[hiatus]

Topic: Personal
Apologies for the lack of posts lately. I’ve been adjusting to my new job at the Permanent Mission of the Republic of Korea to the United Nations (about which more soon). But all is well.In the meantime, enjoy this electoral vote predictor, which pools state polls into readable formats so you can see just how the candidates are actually doing. (Via Talking Points Memo)

[korean movies]

Topic: Korea
August is a rich time for Korean movies in New York. The Korean Film Festival is coming to town, running from August 13 to 19 at The ImaginAsian on East 59th Street between Second and Third avenues, and continuing at BAM in Brooklyn from August 20 to 22. Meanwhile, from August 2 to 13, the Korean Cultural Service is holding a Classic Korean Film Week, followed by a Korean Horror Movie Week.

While there are a lot of films to choose from, a couple caught my eye as being especially of interest. The documentary Moodang explores the world of Korean shamanism. Memories of Murder, the story of Korea’s first recorded serial killer, may sound like just another grizzly East Asian gorefest, but it’s directed by Bong Joon-ho, the same guy who directed the ingenious Barking Dogs Never Bite.

[fun with misplaced modifiers]

Topic: Humor
From a Reuters story on the gay-marriage amendment:

Republicans contend gay marriage devalues traditional marriage, which they say is a pillar of civilization, and should be outlawed for the sake of children.
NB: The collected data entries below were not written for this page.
--- src/rtl/cpu_param.sv ---
// cpu_param: parametrised single-issue, non-pipelined core.
// RUN executes the instruction at PC; MEM holds a registered data access until BUSYWAIT drops.
module cpu_param #(
    parameter int DATA_W = 8,
    parameter int NREGS  = 8,
    parameter int MEM_AW = 8
) (
    input  logic              CLK,
    input  logic              RESET,
    input  logic [31:0]       INSTRUCTION,
    input  logic              INSTR_BUSYWAIT,
    output logic [31:0]       PC,
    output logic              READ,
    output logic              WRITE,
    output logic [MEM_AW-1:0] ADDRESS,
    output logic [DATA_W-1:0] WRITE_DATA,
    input  logic [DATA_W-1:0] READ_DATA,
    input  logic              BUSYWAIT
);
    localparam int REG_AW = $clog2(NREGS);

    localparam logic [7:0] OP_LOADI = 8'h00;
    localparam logic [7:0] OP_MOV   = 8'h01;
    localparam logic [7:0] OP_ADD   = 8'h02;
    localparam logic [7:0] OP_SUB   = 8'h03;
    localparam logic [7:0] OP_AND   = 8'h04;
    localparam logic [7:0] OP_OR    = 8'h05;
    localparam logic [7:0] OP_J     = 8'h06;
    localparam logic [7:0] OP_BEQ   = 8'h07;
    localparam logic [7:0] OP_LWD   = 8'h08;
    localparam logic [7:0] OP_LWI   = 8'h09;
    localparam logic [7:0] OP_SWD   = 8'h0A;
    localparam logic [7:0] OP_SWI   = 8'h0B;
    localparam logic [7:0] OP_BNE   = 8'h0C;
    localparam logic [7:0] OP_SLL   = 8'h0D;
    localparam logic [7:0] OP_SRL   = 8'h0E;

    typedef enum logic {
        S_RUN,
        S_MEM
    } state_t;

    state_t state, state_next;

    logic [DATA_W-1:0] regs [NREGS];

    logic [7:0]        opcode;
    logic [REG_AW-1:0] rd, rs1, rs2;
    logic [DATA_W-1:0] rs1_val, rs2_val, imm_ext;
    logic [DATA_W-1:0] shl_res, shr_res, alu_res;
    logic [31:0]       shamt, pc_plus4, br_off, br_target, pc_next;
    logic              alu_we, is_mem, is_load, use_reg_addr;
    logic [MEM_AW-1:0] mem_addr;
    logic              reg_we;
    logic [DATA_W-1:0] reg_wd;
    logic              unused_bits;

    assign opcode  = INSTRUCTION[31:24];
    assign rd      = INSTRUCTION[16 +: REG_AW];
    assign rs1     = INSTRUCTION[8 +: REG_AW];
    assign rs2     = INSTRUCTION[0 +: REG_AW];
    assign rs1_val = regs[rs1];
    assign rs2_val = regs[rs2];
    assign imm_ext = DATA_W'($signed(INSTRUCTION[7:0]));

    assign unused_bits = ^INSTRUCTION;

    // Shift amounts of DATA_W or more flush the operand to zero.
    assign shamt   = {24'd0, INSTRUCTION[7:0]};
    assign shl_res = (shamt >= 32'(DATA_W)) ? '0 : rs1_val << shamt;
    assign shr_res = (shamt >= 32'(DATA_W)) ? '0 : rs1_val >> shamt;

    assign pc_plus4  = PC + 32'd4;
    assign br_off    = {{22{INSTRUCTION[23]}}, INSTRUCTION[23:16], 2'b00};
    assign br_target = pc_plus4 + br_off;

    always_comb begin
        alu_res      = '0;
        alu_we       = 1'b0;
        is_mem       = 1'b0;
        is_load      = 1'b0;
        use_reg_addr = 1'b0;
        pc_next      = pc_plus4;
        unique case (opcode)
            OP_LOADI: begin alu_res = imm_ext;           alu_we = 1'b1; end
            OP_MOV:   begin alu_res = rs2_val;           alu_we = 1'b1; end
            OP_ADD:   begin alu_res = rs1_val + rs2_val; alu_we = 1'b1; end
            OP_SUB:   begin alu_res = rs1_val + (~rs2_val + 1'b1); alu_we = 1'b1; end
            OP_AND:   begin alu_res = rs1_val & rs2_val; alu_we = 1'b1; end
            OP_OR:    begin alu_res = rs1_val | rs2_val; alu_we = 1'b1; end
            OP_SLL:   begin alu_res = shl_res;           alu_we = 1'b1; end
            OP_SRL:   begin alu_res = shr_res;           alu_we = 1'b1; end
            OP_J:     pc_next = br_target;
            OP_BEQ:   if (rs1_val == rs2_val) pc_next = br_target;
            OP_BNE:   if (rs1_val != rs2_val) pc_next = br_target;
            OP_LWD:   begin is_mem = 1'b1; is_load = 1'b1; use_reg_addr = 1'b1; end
            OP_LWI:   begin is_mem = 1'b1; is_load = 1'b1; end
            OP_SWD:   begin is_mem = 1'b1; use_reg_addr = 1'b1; end
            OP_SWI:   is_mem = 1'b1;
            default:  ;
        endcase
    end

    assign mem_addr = use_reg_addr ? MEM_AW'(rs2_val) : MEM_AW'(INSTRUCTION[7:0]);

    always_comb begin
        state_next = state;
        reg_we     = 1'b0;
        reg_wd     = alu_res;
        unique case (state)
            S_RUN: begin
                if (!INSTR_BUSYWAIT) begin
                    if (is_mem) state_next = S_MEM;
                    else        reg_we     = alu_we;
                end
            end
            S_MEM: begin
                // rd comes from the held instruction; READ marks a load in flight.
                if (!BUSYWAIT) begin
                    state_next = S_RUN;
                    reg_we     = READ;
                    reg_wd     = READ_DATA;
                end
            end
        endcase
    end

    always_ff @(posedge CLK) begin
        if (RESET) state <= S_RUN;
        else       state <= state_next;
    end

    always_ff @(posedge CLK) begin
        if (RESET) begin
            PC         <= '0;
            READ       <= 1'b0;
            WRITE      <= 1'b0;
            ADDRESS    <= '0;
            WRITE_DATA <= '0;
        end else if (state == S_RUN && !INSTR_BUSYWAIT) begin
            if (is_mem) begin
                READ       <= is_load;
                WRITE      <= !is_load;
                ADDRESS    <= mem_addr;
                WRITE_DATA <= rs1_val;
            end else begin
                PC <= pc_next;
            end
        end else if (state == S_MEM && !BUSYWAIT) begin
            READ  <= 1'b0;
            WRITE <= 1'b0;
            PC    <= pc_plus4;
        end
    end

    always_ff @(posedge CLK) begin
        if (RESET) begin
            for (int i = 0; i < NREGS; i++) regs[i] <= '0;
        end else if (reg_we) begin
            regs[rd] <= reg_wd;
        end
    end

endmodule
Glad to see someone is protecting our kids from pillars of civilization.

[korean psychedelia]

Topic: Korea
When I was living in South Korea, I remember thinking that here was a country desperately in need of psychedelic drugs. Ethnically, liguistically and culturally homogenous, the Koreans might have gained from the radical perspective shifts and individualizing effects of a heavy dose of acid. Heck, they don’t even get stoned much; their drug of choice is alcohol, and everything from popular music to shop signage suffers from a lack of available hallucinogens. For reasons I don’t understand, Japan seems to be experiencing a permanent acid trip, but the same cannot be said of its East Asian neighbors, Korea and China. (India, of course, is so bewilderingly psychedelic as to be off the charts; I would even argue that India is more violently psychoactive than LSD, and more likely to make you vomit than peyote. And now that South Koreans have begun to appear on the Indian backpacker circuit, I wonder whether psychedelics will begin to appear in Seoul.)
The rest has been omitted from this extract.